-- Listed entries --
# # #

--- config.mk ---
export PLATFORM = sky130hd
export DESIGN_NAME = stopwatch_ctrl
export DESIGN_NICKNAME = d
export VERILOG_FILES = /design/src/rtl/stopwatch_ctrl.sv
export SDC_FILE = /design/constraint.sdc
export NUM_CORES = 1
export LEC_CHECK = 0
export CORE_MARGIN = 4
export CORE_UTILIZATION = 42
export DETAILED_ROUTE_END_ITERATION = 10
export PLACE_DENSITY = 0.76
export SLEW_MARGIN = 10
export SYNTH_ARGS = -nofsm -noshare
export SYNTH_HDL_FRONTEND = slang
export SYNTH_SLANG_ARGS = --single-unit
export TNS_END_PERCENT = 1
--- constraint.sdc ---
create_clock -name clk_base -period 1.6 [get_ports clk_base]
set_input_delay 0.48 -clock clk_base [delete_from_list [all_inputs] [get_ports clk_base]]
set_output_delay 0.48 -clock clk_base [all_outputs]
set_load 0.01 [all_outputs]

# # #

-- Activity --
Among the entries above, locate the lines containing "export CORE_MARGIN = 4" and "create_clock -name clk_base", and transcribe exactly those two lines and all lines between.

-- Written answer --
export CORE_MARGIN = 4
export CORE_UTILIZATION = 42
export DETAILED_ROUTE_END_ITERATION = 10
export PLACE_DENSITY = 0.76
export SLEW_MARGIN = 10
export SYNTH_ARGS = -nofsm -noshare
export SYNTH_HDL_FRONTEND = slang
export SYNTH_SLANG_ARGS = --single-unit
export TNS_END_PERCENT = 1
--- constraint.sdc ---
create_clock -name clk_base -period 1.6 [get_ports clk_base]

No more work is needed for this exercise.